Determine how many lines in the entries below contain "seeds", and output only that number.

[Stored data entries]
•••
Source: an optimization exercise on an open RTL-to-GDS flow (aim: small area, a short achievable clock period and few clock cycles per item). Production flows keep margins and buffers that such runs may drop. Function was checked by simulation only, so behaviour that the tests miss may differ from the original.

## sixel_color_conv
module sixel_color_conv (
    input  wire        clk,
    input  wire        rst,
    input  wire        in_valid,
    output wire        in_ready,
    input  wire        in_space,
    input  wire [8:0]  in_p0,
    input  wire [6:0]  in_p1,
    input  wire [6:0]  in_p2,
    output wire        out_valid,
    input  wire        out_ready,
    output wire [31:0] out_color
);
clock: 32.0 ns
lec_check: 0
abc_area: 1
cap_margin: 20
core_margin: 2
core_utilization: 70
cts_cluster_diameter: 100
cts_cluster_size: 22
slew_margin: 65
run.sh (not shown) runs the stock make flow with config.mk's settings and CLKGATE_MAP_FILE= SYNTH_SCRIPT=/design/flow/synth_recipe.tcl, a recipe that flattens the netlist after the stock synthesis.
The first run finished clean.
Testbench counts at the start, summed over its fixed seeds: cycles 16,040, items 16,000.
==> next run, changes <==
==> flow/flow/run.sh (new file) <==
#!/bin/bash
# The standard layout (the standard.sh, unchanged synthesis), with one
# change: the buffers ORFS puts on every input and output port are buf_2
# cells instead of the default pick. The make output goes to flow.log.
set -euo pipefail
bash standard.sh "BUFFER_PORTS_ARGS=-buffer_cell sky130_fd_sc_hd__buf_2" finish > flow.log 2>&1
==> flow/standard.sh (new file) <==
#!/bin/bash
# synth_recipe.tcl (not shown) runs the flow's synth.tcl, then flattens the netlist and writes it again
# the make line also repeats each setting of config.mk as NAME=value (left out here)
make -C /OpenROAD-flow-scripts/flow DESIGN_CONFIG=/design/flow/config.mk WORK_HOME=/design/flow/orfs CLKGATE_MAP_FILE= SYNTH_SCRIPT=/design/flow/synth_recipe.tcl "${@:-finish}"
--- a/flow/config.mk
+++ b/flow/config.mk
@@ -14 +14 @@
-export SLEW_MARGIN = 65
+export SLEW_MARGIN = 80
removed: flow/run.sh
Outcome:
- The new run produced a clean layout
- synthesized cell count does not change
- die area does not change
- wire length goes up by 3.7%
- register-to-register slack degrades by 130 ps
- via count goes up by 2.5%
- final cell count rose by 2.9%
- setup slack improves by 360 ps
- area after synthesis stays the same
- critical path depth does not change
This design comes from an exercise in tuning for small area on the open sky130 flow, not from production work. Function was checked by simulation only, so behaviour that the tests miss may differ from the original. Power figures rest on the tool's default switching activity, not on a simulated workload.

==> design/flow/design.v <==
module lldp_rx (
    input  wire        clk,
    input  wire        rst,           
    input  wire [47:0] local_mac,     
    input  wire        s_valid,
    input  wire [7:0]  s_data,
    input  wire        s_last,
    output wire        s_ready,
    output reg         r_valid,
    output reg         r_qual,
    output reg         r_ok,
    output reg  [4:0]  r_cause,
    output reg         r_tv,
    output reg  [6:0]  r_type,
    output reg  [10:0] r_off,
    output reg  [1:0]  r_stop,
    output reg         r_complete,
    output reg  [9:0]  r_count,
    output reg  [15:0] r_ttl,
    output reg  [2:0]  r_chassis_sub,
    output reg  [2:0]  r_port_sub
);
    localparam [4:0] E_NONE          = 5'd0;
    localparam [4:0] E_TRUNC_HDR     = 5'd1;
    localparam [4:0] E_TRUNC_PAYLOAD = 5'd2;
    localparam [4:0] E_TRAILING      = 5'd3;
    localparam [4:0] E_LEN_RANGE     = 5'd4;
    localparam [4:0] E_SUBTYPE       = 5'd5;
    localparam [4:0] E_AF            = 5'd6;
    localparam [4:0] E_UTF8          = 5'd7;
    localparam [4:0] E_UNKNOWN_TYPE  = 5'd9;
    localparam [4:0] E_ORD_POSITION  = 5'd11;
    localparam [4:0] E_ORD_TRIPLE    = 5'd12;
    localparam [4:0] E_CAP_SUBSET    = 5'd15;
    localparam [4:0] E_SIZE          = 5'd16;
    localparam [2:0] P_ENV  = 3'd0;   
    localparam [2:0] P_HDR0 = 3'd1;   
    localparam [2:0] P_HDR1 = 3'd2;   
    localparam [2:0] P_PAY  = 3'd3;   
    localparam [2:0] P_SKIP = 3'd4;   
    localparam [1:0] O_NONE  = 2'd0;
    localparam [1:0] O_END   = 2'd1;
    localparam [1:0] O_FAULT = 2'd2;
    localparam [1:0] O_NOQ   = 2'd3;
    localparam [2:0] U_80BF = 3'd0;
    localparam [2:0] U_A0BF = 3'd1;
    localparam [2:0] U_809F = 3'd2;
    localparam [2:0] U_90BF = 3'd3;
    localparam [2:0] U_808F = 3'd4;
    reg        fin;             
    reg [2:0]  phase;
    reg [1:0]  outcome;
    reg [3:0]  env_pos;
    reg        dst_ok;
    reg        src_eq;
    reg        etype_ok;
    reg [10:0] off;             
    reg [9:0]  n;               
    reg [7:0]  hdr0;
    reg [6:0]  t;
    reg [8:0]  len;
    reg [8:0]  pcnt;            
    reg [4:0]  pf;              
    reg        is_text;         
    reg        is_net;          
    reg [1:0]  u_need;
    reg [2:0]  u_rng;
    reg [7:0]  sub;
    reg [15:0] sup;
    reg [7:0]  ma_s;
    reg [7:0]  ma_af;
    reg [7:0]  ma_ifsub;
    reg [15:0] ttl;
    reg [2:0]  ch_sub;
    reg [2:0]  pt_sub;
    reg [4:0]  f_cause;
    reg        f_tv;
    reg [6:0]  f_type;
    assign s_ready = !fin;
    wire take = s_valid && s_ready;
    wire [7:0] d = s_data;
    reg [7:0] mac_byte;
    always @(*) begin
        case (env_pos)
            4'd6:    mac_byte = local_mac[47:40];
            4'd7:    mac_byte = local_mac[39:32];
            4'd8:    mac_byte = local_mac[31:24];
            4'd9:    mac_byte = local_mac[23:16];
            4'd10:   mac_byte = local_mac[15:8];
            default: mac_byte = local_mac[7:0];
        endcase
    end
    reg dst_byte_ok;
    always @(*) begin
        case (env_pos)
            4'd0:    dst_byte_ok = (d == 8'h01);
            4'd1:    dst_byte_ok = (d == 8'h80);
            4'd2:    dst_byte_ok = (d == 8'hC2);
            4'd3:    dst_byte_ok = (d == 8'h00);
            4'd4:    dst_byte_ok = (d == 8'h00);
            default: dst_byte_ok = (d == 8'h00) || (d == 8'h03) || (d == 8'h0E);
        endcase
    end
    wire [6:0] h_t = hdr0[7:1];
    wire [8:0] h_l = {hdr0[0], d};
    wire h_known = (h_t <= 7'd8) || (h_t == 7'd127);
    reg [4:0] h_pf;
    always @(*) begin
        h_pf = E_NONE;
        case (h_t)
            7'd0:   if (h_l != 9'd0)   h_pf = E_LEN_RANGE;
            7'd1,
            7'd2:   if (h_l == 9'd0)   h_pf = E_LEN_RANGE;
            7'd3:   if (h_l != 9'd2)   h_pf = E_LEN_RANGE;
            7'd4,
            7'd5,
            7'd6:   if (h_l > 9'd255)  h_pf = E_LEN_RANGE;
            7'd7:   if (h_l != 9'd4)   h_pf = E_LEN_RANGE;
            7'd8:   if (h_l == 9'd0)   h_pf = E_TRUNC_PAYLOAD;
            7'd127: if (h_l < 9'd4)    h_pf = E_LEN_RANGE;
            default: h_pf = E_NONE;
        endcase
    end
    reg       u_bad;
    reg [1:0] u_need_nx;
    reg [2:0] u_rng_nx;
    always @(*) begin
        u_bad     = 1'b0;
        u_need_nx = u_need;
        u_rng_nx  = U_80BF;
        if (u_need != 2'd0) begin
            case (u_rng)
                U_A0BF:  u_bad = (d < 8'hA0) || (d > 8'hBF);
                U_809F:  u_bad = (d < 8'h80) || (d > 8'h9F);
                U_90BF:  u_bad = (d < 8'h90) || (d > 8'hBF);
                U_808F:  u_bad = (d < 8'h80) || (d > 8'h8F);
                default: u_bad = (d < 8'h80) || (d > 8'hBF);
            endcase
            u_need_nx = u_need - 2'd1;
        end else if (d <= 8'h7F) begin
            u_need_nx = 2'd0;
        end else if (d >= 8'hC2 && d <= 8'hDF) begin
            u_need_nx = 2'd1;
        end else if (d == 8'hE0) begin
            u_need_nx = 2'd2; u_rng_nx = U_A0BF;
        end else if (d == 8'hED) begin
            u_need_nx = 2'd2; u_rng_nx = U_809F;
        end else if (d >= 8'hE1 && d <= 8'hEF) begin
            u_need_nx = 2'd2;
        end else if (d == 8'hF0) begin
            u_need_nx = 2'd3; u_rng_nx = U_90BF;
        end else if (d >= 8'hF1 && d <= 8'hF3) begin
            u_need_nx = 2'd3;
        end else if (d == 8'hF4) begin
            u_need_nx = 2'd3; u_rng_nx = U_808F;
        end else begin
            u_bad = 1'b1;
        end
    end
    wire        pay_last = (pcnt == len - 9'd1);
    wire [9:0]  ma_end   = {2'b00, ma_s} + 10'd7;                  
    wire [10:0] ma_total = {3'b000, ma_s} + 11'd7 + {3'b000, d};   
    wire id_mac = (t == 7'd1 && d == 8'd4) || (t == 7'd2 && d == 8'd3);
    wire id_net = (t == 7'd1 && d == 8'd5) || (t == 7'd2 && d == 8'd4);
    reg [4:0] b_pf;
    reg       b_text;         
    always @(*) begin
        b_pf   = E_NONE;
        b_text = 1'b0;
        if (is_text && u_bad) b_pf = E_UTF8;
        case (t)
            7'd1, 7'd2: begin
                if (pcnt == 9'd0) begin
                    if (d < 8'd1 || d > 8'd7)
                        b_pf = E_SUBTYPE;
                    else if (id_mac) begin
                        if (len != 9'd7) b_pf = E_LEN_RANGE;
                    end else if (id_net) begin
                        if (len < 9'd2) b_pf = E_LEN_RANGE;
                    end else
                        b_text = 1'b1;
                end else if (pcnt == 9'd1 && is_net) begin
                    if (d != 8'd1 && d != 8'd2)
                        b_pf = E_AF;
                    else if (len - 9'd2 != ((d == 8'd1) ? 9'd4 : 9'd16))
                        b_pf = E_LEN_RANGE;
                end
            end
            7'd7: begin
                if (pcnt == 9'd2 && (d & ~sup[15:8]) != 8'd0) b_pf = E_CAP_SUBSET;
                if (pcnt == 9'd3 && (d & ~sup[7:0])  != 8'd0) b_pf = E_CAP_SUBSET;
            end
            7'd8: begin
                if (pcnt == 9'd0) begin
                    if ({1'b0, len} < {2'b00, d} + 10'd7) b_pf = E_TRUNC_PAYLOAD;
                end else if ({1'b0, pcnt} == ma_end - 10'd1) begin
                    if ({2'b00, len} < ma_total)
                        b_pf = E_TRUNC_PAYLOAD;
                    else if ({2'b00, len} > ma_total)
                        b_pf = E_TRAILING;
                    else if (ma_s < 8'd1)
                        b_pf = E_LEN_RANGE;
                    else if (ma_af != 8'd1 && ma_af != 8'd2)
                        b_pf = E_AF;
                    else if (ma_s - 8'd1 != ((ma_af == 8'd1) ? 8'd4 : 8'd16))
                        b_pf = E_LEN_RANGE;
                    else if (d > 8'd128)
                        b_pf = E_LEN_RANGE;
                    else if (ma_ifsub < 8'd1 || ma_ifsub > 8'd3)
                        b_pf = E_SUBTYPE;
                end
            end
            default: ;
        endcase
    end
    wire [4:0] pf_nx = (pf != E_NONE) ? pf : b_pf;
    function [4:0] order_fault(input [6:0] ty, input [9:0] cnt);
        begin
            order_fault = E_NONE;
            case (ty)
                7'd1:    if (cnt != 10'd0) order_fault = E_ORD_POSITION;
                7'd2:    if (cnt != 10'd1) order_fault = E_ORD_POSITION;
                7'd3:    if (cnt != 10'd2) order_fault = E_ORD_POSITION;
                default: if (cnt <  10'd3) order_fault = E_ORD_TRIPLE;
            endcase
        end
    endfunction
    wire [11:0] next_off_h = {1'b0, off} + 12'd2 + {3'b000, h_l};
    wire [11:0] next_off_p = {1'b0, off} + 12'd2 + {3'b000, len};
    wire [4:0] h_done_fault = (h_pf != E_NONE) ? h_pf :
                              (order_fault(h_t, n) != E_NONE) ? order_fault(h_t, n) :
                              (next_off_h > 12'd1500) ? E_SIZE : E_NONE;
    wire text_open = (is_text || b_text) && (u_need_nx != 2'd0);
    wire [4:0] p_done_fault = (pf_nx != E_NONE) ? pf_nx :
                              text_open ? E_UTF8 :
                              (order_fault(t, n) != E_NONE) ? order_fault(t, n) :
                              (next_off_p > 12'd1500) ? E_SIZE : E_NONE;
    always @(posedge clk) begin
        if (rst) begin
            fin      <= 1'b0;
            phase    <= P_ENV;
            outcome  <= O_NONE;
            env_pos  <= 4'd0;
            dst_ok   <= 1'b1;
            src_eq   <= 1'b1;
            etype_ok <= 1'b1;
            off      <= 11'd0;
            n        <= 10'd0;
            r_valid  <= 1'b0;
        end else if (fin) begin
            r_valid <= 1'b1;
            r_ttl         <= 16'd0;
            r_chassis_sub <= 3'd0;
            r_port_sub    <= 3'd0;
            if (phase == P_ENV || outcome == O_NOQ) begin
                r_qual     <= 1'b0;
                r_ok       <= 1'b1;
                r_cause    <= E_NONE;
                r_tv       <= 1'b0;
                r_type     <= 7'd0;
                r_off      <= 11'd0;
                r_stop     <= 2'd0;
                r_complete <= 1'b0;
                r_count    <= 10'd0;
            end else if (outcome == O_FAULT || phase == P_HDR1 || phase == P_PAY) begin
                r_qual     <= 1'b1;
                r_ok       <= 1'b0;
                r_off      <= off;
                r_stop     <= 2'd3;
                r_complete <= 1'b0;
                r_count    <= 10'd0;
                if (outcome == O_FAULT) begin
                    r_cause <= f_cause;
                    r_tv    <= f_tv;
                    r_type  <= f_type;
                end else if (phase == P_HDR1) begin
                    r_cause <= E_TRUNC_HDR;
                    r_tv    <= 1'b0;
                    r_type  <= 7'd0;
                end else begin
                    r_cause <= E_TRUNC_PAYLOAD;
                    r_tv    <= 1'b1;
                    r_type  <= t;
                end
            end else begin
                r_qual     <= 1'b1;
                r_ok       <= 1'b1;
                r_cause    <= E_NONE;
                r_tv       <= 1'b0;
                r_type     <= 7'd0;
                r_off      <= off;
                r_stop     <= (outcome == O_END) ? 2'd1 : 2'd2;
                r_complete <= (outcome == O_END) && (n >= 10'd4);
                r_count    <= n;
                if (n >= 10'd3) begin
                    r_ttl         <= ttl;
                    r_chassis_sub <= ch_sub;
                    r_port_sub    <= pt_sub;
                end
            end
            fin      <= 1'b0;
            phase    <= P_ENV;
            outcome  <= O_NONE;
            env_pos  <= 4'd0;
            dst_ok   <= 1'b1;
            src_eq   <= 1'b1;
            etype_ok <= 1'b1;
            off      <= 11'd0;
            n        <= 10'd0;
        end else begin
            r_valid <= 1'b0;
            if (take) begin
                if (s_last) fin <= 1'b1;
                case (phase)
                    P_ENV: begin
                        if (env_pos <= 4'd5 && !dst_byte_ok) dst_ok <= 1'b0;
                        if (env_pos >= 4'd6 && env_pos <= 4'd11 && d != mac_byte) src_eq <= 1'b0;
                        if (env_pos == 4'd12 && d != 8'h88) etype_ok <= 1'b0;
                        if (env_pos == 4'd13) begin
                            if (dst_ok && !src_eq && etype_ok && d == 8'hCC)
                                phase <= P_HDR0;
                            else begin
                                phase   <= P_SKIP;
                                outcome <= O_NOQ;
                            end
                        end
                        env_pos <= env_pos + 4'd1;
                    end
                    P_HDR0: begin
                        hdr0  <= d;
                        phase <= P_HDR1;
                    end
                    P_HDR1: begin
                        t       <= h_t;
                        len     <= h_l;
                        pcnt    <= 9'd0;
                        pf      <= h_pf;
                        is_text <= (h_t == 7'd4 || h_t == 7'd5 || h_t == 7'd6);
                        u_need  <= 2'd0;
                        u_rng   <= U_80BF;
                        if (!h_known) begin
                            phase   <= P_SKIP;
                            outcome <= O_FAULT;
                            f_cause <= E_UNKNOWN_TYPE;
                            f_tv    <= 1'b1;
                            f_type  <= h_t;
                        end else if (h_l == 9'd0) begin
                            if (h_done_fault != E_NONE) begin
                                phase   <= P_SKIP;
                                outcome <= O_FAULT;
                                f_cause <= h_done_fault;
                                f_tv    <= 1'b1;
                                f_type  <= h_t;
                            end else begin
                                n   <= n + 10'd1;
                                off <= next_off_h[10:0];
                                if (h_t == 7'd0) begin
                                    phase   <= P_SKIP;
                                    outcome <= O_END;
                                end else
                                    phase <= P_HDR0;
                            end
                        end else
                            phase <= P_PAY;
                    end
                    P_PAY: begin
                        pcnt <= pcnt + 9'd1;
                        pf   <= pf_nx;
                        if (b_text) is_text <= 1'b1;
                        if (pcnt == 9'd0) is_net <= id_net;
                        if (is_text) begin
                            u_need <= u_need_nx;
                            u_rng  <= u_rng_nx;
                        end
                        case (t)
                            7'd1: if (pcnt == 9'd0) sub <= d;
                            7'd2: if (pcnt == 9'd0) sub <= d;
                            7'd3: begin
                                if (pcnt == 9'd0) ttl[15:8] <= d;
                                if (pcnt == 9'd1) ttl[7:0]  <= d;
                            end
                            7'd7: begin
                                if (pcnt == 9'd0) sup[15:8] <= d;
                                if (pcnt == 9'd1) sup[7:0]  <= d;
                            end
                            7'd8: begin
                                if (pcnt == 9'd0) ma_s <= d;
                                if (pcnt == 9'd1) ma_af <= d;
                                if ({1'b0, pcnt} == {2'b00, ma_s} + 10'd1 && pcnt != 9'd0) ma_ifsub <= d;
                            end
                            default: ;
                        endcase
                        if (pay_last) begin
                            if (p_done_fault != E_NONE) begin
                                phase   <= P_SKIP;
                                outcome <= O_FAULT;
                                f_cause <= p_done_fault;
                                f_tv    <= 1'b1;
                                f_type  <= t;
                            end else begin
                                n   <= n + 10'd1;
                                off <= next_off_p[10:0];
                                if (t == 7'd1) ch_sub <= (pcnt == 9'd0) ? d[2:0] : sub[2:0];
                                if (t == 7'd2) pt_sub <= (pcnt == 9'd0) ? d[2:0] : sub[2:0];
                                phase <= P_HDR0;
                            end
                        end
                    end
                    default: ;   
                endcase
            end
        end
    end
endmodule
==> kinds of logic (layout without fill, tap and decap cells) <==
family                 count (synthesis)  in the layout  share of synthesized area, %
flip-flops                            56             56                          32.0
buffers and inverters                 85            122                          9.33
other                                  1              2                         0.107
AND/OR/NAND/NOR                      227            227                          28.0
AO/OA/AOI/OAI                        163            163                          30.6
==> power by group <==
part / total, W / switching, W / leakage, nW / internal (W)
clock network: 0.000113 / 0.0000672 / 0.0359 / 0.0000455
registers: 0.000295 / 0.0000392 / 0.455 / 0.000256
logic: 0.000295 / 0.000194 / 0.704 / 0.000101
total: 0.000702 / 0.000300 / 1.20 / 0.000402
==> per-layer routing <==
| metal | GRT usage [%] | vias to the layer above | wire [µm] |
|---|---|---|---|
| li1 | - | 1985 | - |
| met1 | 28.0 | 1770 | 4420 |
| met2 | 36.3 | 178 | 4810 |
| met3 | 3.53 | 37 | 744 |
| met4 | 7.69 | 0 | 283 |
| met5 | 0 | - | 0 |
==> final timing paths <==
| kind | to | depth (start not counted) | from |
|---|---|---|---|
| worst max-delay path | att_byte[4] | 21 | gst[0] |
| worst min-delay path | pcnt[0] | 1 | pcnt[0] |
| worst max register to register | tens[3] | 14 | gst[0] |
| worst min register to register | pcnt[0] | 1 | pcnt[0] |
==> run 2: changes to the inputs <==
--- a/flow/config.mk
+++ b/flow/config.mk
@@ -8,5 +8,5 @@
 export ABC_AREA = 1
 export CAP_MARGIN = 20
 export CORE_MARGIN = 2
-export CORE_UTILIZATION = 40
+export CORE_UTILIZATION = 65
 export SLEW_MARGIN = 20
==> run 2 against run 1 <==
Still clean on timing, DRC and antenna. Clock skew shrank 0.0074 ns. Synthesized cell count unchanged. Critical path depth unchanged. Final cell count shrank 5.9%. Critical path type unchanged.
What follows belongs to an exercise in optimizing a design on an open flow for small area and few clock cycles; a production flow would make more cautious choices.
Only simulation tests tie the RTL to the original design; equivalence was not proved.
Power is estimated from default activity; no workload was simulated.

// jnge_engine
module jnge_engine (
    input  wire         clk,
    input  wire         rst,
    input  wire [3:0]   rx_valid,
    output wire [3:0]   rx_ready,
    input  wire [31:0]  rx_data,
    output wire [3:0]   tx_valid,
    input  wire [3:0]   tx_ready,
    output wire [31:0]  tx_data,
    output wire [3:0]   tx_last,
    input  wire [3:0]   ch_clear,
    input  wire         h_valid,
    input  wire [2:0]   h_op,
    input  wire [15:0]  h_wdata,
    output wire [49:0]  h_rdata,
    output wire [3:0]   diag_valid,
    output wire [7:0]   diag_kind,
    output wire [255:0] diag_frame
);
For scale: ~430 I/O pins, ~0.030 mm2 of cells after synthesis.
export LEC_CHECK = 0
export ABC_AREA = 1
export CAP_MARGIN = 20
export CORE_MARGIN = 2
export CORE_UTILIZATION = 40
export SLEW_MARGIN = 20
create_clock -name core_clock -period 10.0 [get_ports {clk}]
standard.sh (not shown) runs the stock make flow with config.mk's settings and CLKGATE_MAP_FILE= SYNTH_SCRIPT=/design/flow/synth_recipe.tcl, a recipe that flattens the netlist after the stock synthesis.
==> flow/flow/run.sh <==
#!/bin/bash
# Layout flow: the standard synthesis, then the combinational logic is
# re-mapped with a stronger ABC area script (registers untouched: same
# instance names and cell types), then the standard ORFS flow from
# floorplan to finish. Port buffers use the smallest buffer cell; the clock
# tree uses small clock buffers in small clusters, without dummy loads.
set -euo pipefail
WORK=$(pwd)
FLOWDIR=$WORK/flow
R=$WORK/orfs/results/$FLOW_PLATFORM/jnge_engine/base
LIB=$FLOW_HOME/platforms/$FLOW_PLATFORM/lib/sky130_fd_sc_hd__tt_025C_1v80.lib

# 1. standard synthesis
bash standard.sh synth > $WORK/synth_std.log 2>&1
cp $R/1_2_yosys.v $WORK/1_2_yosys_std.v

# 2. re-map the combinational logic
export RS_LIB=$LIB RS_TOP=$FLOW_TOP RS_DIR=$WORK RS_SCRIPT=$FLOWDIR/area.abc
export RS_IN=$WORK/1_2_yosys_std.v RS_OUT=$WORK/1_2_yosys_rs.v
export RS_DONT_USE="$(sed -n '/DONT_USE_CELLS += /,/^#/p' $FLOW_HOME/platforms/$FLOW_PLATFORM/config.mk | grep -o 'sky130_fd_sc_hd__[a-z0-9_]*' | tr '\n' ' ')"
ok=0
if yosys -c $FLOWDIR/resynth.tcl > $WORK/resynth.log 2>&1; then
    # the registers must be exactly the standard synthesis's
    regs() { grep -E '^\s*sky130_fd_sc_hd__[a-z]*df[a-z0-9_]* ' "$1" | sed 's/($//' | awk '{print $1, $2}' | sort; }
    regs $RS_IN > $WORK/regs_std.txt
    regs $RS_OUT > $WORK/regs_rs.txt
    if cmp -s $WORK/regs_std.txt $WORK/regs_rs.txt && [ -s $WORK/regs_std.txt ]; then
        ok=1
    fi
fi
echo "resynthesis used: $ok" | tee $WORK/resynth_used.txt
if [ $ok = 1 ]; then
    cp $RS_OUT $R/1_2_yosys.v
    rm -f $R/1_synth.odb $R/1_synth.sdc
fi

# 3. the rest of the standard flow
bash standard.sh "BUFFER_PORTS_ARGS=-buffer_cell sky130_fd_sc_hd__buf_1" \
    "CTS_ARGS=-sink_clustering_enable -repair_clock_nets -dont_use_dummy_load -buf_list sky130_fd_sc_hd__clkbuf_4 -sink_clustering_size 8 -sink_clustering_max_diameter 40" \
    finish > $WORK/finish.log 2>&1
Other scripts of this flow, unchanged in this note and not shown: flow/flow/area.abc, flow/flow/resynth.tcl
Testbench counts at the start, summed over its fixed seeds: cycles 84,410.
•••
== Task response ==
2